SEPTEMBER-OCTOBER 2019 |
ITaP Research Computing offers campus researchers hardware for computationally demanding and data driven research, as well as expert staff to assist them.
One way ITaP Research Computing is helping Purdue researchers decrease their time to science is through their support of the data science work of researchers, students and Purdue’s larger Integrative Data Science Initiative.
Purdue’s newest community cluster supercomputer, Gilbreth, has GPUs on every node and is optimized for machine learning and deep learning. Gilbreth plays an important role in the success of Purdue’s Integrative Data Science Initiative (IDSI), a Purdue-wide initiative to help support and coordinate research, education and broader engagement in data science at Purdue, with a goal of bringing “data science to all.” Gilbreth is used by some of the research projects that have been funded by the IDSI, and is also used by the Data Science Consulting Service, a component of the IDSI that offers Purdue researchers hands-on support with data analysis.
Community clustering makes more computer power available for Purdue researchers than faculty and campus units could individually afford, all with the added benefit that ITaP Research Computing installs and maintains the clusters and provides expert staff support. All community cluster supercomputers provide web browser-based tools for interactive data science, in addition to more traditional batch computing.
For researchers who don’t need the full power of Purdue’s supercomputers but are doing computationally intensive data analysis that may be too much for a laptop to handle, Data Workbench provides a solution. Data Workbench is an interactive computing environment that provides access from anywhere to web-based data analysis tools such as JupyterHub and R Studio Server.
In addition, ITaP Research Computing offers a variety of research data storage solutions, including Data Depot. Purdue hosts its own version of GitHub, the version control system. Staff from ITaP Research Computing periodically offer Software Carpentry workshops to introduce researchers to modern scientific computing. These workshops teach the basics of Unix, version control with Git, and programming languages that are useful for data science, such as Python and R.
Geoff Lentner, ITaP Research Computing data scientist. Like most of the Research Services and Support team, Geoff combines a science background (in his case, physics and astronomy) with expertise in high-performance computing, and helps faculty members use ITaP Research Computing resources to accomplish their research more efficiently. Geoff also has specific experience in working with data and helps research groups better manage the way they collect, store and analyze their data. He’s also the go-to person for help with research software engineering in Python. Geoff and the other ITaP Research Computing staff experts can be reached at firstname.lastname@example.org.
Faculty research highlight
Jason Ackerson, assistant professor of agronomy, uses Data Workbench and its web-based data analysis tools to speed up computations related to his research in soil mapping.

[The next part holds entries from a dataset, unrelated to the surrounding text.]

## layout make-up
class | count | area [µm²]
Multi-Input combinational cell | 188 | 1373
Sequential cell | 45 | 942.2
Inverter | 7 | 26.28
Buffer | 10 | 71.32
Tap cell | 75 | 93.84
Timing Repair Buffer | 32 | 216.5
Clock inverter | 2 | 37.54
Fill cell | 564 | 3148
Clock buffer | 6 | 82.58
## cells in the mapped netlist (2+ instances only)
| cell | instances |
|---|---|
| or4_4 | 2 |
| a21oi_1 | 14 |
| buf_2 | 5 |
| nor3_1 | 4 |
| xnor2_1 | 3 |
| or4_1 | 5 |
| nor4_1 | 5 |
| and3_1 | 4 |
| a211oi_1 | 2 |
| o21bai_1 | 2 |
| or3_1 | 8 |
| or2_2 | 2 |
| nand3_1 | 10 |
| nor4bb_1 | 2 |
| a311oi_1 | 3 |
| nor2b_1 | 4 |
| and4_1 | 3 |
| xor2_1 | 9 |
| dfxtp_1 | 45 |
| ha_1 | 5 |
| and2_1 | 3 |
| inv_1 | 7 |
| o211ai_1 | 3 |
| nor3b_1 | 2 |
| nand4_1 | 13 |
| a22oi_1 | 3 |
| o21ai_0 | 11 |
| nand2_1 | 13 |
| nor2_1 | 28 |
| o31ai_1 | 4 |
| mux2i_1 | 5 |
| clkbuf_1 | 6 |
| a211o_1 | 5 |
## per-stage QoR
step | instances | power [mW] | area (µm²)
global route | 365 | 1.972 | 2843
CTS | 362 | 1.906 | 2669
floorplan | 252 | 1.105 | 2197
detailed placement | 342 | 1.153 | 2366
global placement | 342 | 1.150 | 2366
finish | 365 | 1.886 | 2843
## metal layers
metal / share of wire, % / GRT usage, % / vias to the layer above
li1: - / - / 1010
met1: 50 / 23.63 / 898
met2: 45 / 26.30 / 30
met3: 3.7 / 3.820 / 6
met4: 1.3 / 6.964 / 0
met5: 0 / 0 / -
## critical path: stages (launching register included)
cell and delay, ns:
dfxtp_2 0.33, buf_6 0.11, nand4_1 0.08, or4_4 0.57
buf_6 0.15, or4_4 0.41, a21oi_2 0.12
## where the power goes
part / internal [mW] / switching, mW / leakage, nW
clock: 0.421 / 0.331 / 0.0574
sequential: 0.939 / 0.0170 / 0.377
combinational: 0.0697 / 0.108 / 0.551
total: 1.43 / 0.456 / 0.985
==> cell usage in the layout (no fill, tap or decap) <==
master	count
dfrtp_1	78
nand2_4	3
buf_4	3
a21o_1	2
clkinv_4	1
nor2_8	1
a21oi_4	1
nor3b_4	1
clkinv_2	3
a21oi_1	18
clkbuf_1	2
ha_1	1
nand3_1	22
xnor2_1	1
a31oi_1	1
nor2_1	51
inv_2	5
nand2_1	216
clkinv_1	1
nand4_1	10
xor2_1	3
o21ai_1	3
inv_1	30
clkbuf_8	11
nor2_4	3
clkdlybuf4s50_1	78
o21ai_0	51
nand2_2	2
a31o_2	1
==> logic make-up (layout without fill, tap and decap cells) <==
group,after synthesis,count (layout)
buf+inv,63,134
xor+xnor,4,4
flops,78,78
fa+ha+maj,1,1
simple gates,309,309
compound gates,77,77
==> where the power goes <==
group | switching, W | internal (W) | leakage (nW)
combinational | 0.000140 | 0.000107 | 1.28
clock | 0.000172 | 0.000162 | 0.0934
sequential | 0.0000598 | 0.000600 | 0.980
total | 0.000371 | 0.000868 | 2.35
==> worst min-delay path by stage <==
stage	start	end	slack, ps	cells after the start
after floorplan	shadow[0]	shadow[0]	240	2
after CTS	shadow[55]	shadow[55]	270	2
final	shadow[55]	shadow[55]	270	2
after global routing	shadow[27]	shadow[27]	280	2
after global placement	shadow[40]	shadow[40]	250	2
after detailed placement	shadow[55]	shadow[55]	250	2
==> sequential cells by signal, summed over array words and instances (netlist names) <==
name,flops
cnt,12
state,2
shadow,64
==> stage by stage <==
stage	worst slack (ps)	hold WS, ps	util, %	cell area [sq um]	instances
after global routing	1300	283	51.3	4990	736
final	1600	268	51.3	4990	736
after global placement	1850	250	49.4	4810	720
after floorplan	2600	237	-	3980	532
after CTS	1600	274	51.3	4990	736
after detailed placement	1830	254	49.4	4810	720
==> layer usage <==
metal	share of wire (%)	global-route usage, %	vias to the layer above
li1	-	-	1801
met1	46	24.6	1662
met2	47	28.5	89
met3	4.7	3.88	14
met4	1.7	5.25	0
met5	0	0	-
**src/rtl/dma_wr_streamer.sv**
```systemverilog
// dma_wr_streamer: write-side DMA engine. Drains the DMA FIFO read port into
// bus write bursts (address / data / response handshakes).
// Optional build macro: DMA_WR_ERR_ABORT_EN -- when defined, an error response
// ends the transfer after the current burst; otherwise the error is only recorded.

module dma_wr_streamer_chk #(
    parameter int OCC_W = 5
) (
    input logic             clk,
    input logic             rst,
    input logic             fifo_read,
    input logic [OCC_W-1:0] fifo_ocup
);
    // A pop must never be issued against an empty FIFO
    assert property (@(posedge clk) disable iff (rst) fifo_read |-> (fifo_ocup != {OCC_W{1'b0}}));
endmodule

module dma_wr_streamer #(
    parameter int WIDTH     = 32,
    parameter int ADDR_W    = 32,
    parameter int LEN_W     = 16,
    parameter int MAX_BURST = 8,
    parameter int SLOTS     = 16
) (
    input  logic                       clk,
    input  logic                       rst,
    input  logic                       start_i,
    input  logic [ADDR_W-1:0]          base_addr_i,
    input  logic [LEN_W-1:0]           num_words_i,
    output logic                       busy_o,
    output logic                       done_o,
    output logic                       err_o,
    input  logic [$clog2(SLOTS):0]     fifo_ocup_i,
    input  logic [WIDTH-1:0]           fifo_data_i,
    output logic                       fifo_read_o,
    output logic                       aw_valid_o,
    input  logic                       aw_ready_i,
    output logic [ADDR_W-1:0]          aw_addr_o,
    output logic [$clog2(MAX_BURST):0] aw_len_o,
    output logic                       w_valid_o,
    input  logic                       w_ready_i,
    output logic [WIDTH-1:0]           w_data_o,
    output logic                       w_last_o,
    input  logic                       b_valid_i,
    output logic                       b_ready_o,
    input  logic                       b_err_i
);
    localparam int BURST_W = $clog2(MAX_BURST) + 1;
    localparam int OCC_W   = $clog2(SLOTS) + 1;
    localparam logic [ADDR_W-1:0] BYTES   = ADDR_W'(WIDTH / 8);
    localparam logic [LEN_W-1:0]  MAX_LEN = LEN_W'(MAX_BURST);

    typedef enum logic [2:0] {
        IDLE      = 3'd0,
        WAIT_DATA = 3'd1,
        ADDR      = 3'd2,
        DATA      = 3'd3,
        RESP      = 3'd4
    } state_t;

    state_t               state_r;
    state_t               state_next_s;
    logic [ADDR_W-1:0]    addr_r;
    logic [LEN_W-1:0]     remaining_r;
    logic [ADDR_W-1:0]    aw_addr_r;
    logic [BURST_W-1:0]   aw_len_r;
    logic [BURST_W-1:0]   beat_r;
    logic                 err_r;
    logic                 done_r;

    logic [LEN_W-1:0]     burst_s;
    logic                 ocup_ok_s;
    logic [LEN_W-1:0]     burst_len_s;
    logic [LEN_W-1:0]     remaining_next_s;
    logic [ADDR_W-1:0]    burst_bytes_s;
    logic                 last_resp_s;
    logic                 busy_s;
    logic                 aw_valid_s;
    logic                 w_valid_s;
    logic                 b_ready_s;
    logic                 w_last_s;

    // Burst sizing, FIFO occupancy gate and end-of-burst bookkeeping
    always_comb begin
        burst_s          = (remaining_r < MAX_LEN) ? remaining_r : MAX_LEN;
        ocup_ok_s        = (LEN_W'(fifo_ocup_i) >= burst_s);
        burst_len_s      = LEN_W'(aw_len_r) + LEN_W'(1'b1);
        remaining_next_s = remaining_r - burst_len_s;
        burst_bytes_s    = ADDR_W'(burst_len_s) * BYTES;
`ifdef DMA_WR_ERR_ABORT_EN
        last_resp_s      = (remaining_next_s == {LEN_W{1'b0}}) || b_err_i;
`else
        last_resp_s      = (remaining_next_s == {LEN_W{1'b0}});
`endif
    end

    // State register
    always_ff @(posedge clk) begin
        if (rst) begin
            state_r <= IDLE;
        end else begin
            state_r <= state_next_s;
        end
    end

    // Next-state logic; a zero-length start never leaves IDLE
    always_comb begin
        state_next_s = state_r;
        case (state_r)
            IDLE: begin
                if (start_i && (num_words_i != {LEN_W{1'b0}})) state_next_s = WAIT_DATA;
                else                                            state_next_s = IDLE;
            end
            WAIT_DATA: begin
                if (ocup_ok_s) state_next_s = ADDR;
                else           state_next_s = WAIT_DATA;
            end
            ADDR: begin
                if (aw_ready_i) state_next_s = DATA;
                else            state_next_s = ADDR;
            end
            DATA: begin
                if (w_ready_i && w_last_s) state_next_s = RESP;
                else                       state_next_s = DATA;
            end
            RESP: begin
                if (b_valid_i) state_next_s = last_resp_s ? IDLE : WAIT_DATA;
                else           state_next_s = RESP;
            end
            default: state_next_s = IDLE;
        endcase
    end

    // Handshake strobes decoded from the registered state
    always_comb begin
        busy_s     = 1'b0;
        aw_valid_s = 1'b0;
        w_valid_s  = 1'b0;
        b_ready_s  = 1'b0;
        case (state_r)
            IDLE:      busy_s = 1'b0;
            WAIT_DATA: busy_s = 1'b1;
            ADDR: begin
                busy_s     = 1'b1;
                aw_valid_s = 1'b1;
            end
            DATA: begin
                busy_s    = 1'b1;
                w_valid_s = 1'b1;
            end
            RESP: begin
                busy_s    = 1'b1;
                b_ready_s = 1'b1;
            end
            default: busy_s = 1'b0;
        endcase
        w_last_s = w_valid_s && (beat_r == aw_len_r);
    end

    // Transfer bookkeeping: address, remaining count, burst descriptor, beats, status
    always_ff @(posedge clk) begin
        if (rst) begin
            addr_r      <= {ADDR_W{1'b0}};
            remaining_r <= {LEN_W{1'b0}};
            aw_addr_r   <= {ADDR_W{1'b0}};
            aw_len_r    <= {BURST_W{1'b0}};
            beat_r      <= {BURST_W{1'b0}};
            err_r       <= 1'b0;
            done_r      <= 1'b0;
        end else begin
            done_r <= 1'b0;
            case (state_r)
                IDLE: begin
                    if (start_i) begin
                        addr_r      <= base_addr_i;
                        remaining_r <= num_words_i;
                        err_r       <= 1'b0;
                        done_r      <= (num_words_i == {LEN_W{1'b0}});
                    end
                end
                WAIT_DATA: begin
                    if (ocup_ok_s) begin
                        aw_addr_r <= addr_r;
                        aw_len_r  <= BURST_W'(burst_s - LEN_W'(1'b1));
                        beat_r    <= {BURST_W{1'b0}};
                    end
                end
                DATA: begin
                    if (w_ready_i) beat_r <= beat_r + BURST_W'(1'b1);
                end
                RESP: begin
                    if (b_valid_i) begin
                        addr_r      <= addr_r + burst_bytes_s;
                        remaining_r <= last_resp_s ? {LEN_W{1'b0}} : remaining_next_s;
                        err_r       <= err_r | b_err_i;
                        done_r      <= last_resp_s;
                    end
                end
                default: done_r <= 1'b0;
            endcase
        end
    end

    assign busy_o      = busy_s;
    assign done_o      = done_r;
    assign err_o       = err_r;
    assign aw_valid_o  = aw_valid_s;
    assign aw_addr_o   = aw_addr_r;
    assign aw_len_o    = aw_len_r;
    assign w_valid_o   = w_valid_s;
    assign w_data_o    = fifo_data_i;
    assign w_last_o    = w_last_s;
    assign fifo_read_o = w_valid_s & w_ready_i;
    assign b_ready_o   = b_ready_s;

    dma_wr_streamer_chk #(.OCC_W(OCC_W)) u_chk (
        .clk       (clk),
        .rst       (rst),
        .fifo_read (fifo_read_o),
        .fifo_ocup (fifo_ocup_i)
    );
endmodule

```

“It’s taken something that was a real chore, and it’s now a trivial task,” says Ackerson, who used to leave his personal computer running for days to do what he can now do on Data Workbench in a few hours.
Statistics professor Mark Daniel Ward has taught big data analysis to Purdue freshmen using the Scholar cluster. The cluster has also been used by The Data Mine, the data science learning community that is part of the IDSI. Beginning in fall 2019, Scholar now offers GPU nodes for instructors to teach accelerated applications from machine learning to Cryo-EM microscopy.
For more information about ITaP Research Computing resources and services, email email@example.com or contact Preston Smith, ITaP’s director of research services and support, firstname.lastname@example.org or 49-49729.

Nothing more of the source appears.